Rock ‘n’ Roll King: Lance is going on road with Sheryl. He hinted he would now be happy to string guitars and get the beers in while accompanying his rock star girlfriend Sheryl Crow around the world.
Lance Armstrong, the cancer survivor whose yellow wristbands are worn around the world by some 40 million contributors to his Livestrong charity, rode off the Champs-Elysees and into sporting history last night after fulfilling his ambition to become the first man to win the Tour de France seven times.
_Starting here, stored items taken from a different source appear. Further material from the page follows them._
What follows belongs to an exercise in optimizing a design on an open flow for small area, a short achievable clock period and few clock cycles per item; a production flow would make more cautious choices. Only simulation tests tie the RTL to the original design; equivalence was not proved.

==> flow/design.v (excerpt) <==
module lim_node (
    input  wire         clk,
    input  wire         rst,         
    input  wire         in_valid,
    output wire         in_ready,
    input  wire [255:0] in_x,        
    input  wire [31:0]  in_thr,      
    input  wire [31:0]  in_kq,       
    output wire         out_valid,
    input  wire         out_ready,
    output wire [255:0] out_y,       
    output wire [31:0]  out_gmin     
);
For scale: about 12000 cells after synthesis, ~610 I/O pins, about 110000 µm² of cells after synthesis.
clock: 17.0 ns
lec_check: 0
cap_margin: 20
core_margin: 2
core_utilization: 60
place_density: 0.72
slew_margin: 20
synth_memory_max_bits: 8192
run.sh (not shown) runs the stock make flow with config.mk's settings and CLKGATE_MAP_FILE= SYNTH_SCRIPT=/design/flow/synth_recipe.tcl, a recipe that flattens the netlist after the stock synthesis.
Testbench counts at the start, summed over its fixed seeds: cycles 46,273, blocks 1,600.
From an optimization exercise on the open Yosys and OpenROAD flow, aimed at small area, a short achievable clock period and few clock cycles per item; shortcuts taken in it are not production practice.
Function was checked by simulation only, so behaviour that the tests miss may differ from the original.

==> design.v <==
module tg_sbox (
    input  wire [7:0] a,
    output wire [7:0] s
);
    wire U0 = a[7], U1 = a[6], U2 = a[5], U3 = a[4];
    wire U4 = a[3], U5 = a[2], U6 = a[1], U7 = a[0];
    wire T1 = U0 ^ U3,   T2 = U0 ^ U5,   T3 = U0 ^ U6,   T4 = U3 ^ U5;
    wire T5 = U4 ^ U6,   T6 = T1 ^ T5,   T7 = U1 ^ U2,   T8 = U7 ^ T6;
    wire T9 = U7 ^ T7,   T10 = T6 ^ T7,  T11 = U1 ^ U5,  T12 = U2 ^ U5;
    wire T13 = T3 ^ T4,  T14 = T6 ^ T11, T15 = T5 ^ T11, T16 = T5 ^ T12;
    wire T17 = T9 ^ T16, T18 = U3 ^ U7,  T19 = T7 ^ T18, T20 = T1 ^ T19;
    wire T21 = U6 ^ U7,  T22 = T7 ^ T21, T23 = T2 ^ T22, T24 = T2 ^ T10;
    wire T25 = T20 ^ T17, T26 = T3 ^ T16, T27 = T1 ^ T12;
    wire D = U7;
    wire M1 = T13 & T6,  M2 = T23 & T8,  M3 = T14 ^ M1,  M4 = T19 & D;
    wire M5 = M4 ^ M1,   M6 = T3 & T16,  M7 = T22 & T9,  M8 = T26 ^ M6;
    wire M9 = T20 & T17, M10 = M9 ^ M6,  M11 = T1 & T15, M12 = T4 & T27;
    wire M13 = M12 ^ M11, M14 = T2 & T10, M15 = M14 ^ M11, M16 = M3 ^ M2;
    wire M17 = M5 ^ T24, M18 = M8 ^ M7,  M19 = M10 ^ M15, M20 = M16 ^ M13;
    wire M21 = M17 ^ M15, M22 = M18 ^ M13, M23 = M19 ^ T25, M24 = M22 ^ M23;
    wire M25 = M22 & M20, M26 = M21 ^ M25, M27 = M20 ^ M21, M28 = M23 ^ M25;
    wire M29 = M28 & M27, M30 = M26 & M24, M31 = M20 & M23, M32 = M27 & M31;
    wire M33 = M27 ^ M25, M34 = M21 & M22, M35 = M24 & M34, M36 = M24 ^ M25;
    wire M37 = M21 ^ M29, M38 = M32 ^ M33, M39 = M23 ^ M30, M40 = M35 ^ M36;
    wire M41 = M38 ^ M40, M42 = M37 ^ M39, M43 = M37 ^ M38, M44 = M39 ^ M40;
    wire M45 = M42 ^ M41;
    wire M46 = M44 & T6,  M47 = M40 & T8,  M48 = M39 & D,   M49 = M43 & T16;
    wire M50 = M38 & T9,  M51 = M37 & T17, M52 = M42 & T15, M53 = M45 & T27;
    wire M54 = M41 & T10, M55 = M44 & T13, M56 = M40 & T23, M57 = M39 & T19;
    wire M58 = M43 & T3,  M59 = M38 & T22, M60 = M37 & T20, M61 = M42 & T1;
    wire M62 = M45 & T4,  M63 = M41 & T2;
    wire L0 = M61 ^ M62,  L1 = M50 ^ M56,  L2 = M46 ^ M48,  L3 = M47 ^ M55;
    wire L4 = M54 ^ M58,  L5 = M49 ^ M61,  L6 = M62 ^ L5,   L7 = M46 ^ L3;
    wire L8 = M51 ^ M59,  L9 = M52 ^ M53,  L10 = M53 ^ L4,  L11 = M60 ^ L2;
    wire L12 = M48 ^ M51, L13 = M50 ^ L0,  L14 = M52 ^ M61, L15 = M55 ^ L1;
    wire L16 = M56 ^ L0,  L17 = M57 ^ L1,  L18 = M58 ^ L8,  L19 = M63 ^ L4;
    wire L20 = L0 ^ L1,   L21 = L1 ^ L7,   L22 = L3 ^ L12,  L23 = L18 ^ L2;
    wire L24 = L15 ^ L9,  L25 = L6 ^ L10,  L26 = L7 ^ L9,   L27 = L8 ^ L10;
    wire L28 = L11 ^ L14, L29 = L11 ^ L17;
    assign s[7] = L6 ^ L24;
    assign s[6] = ~(L16 ^ L26);
    assign s[5] = ~(L19 ^ L28);
    assign s[4] = L6 ^ L21;
    assign s[3] = L20 ^ L22;
    assign s[2] = L25 ^ L29;
    assign s[1] = ~(L13 ^ L27);
    assign s[0] = ~(L6 ^ L23);
endmodule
Armstrong relinquishes his brutal grip on Europe’s Tour So the King is dead. The Tour has lost its most successful rider, its superstar, its most mystical character and you will not see many rock or film stars left hanging around now that he is gone.
Armstrong departs a true champion: Lance Armstrong dodged the slippery streets of Paris yesterday to claim his seventh victory in the Tour de France in seven straight years. He stepped off the winner's podium and into retirement with no regrets at leaving the sport he often has referred to as "the greatest in the world".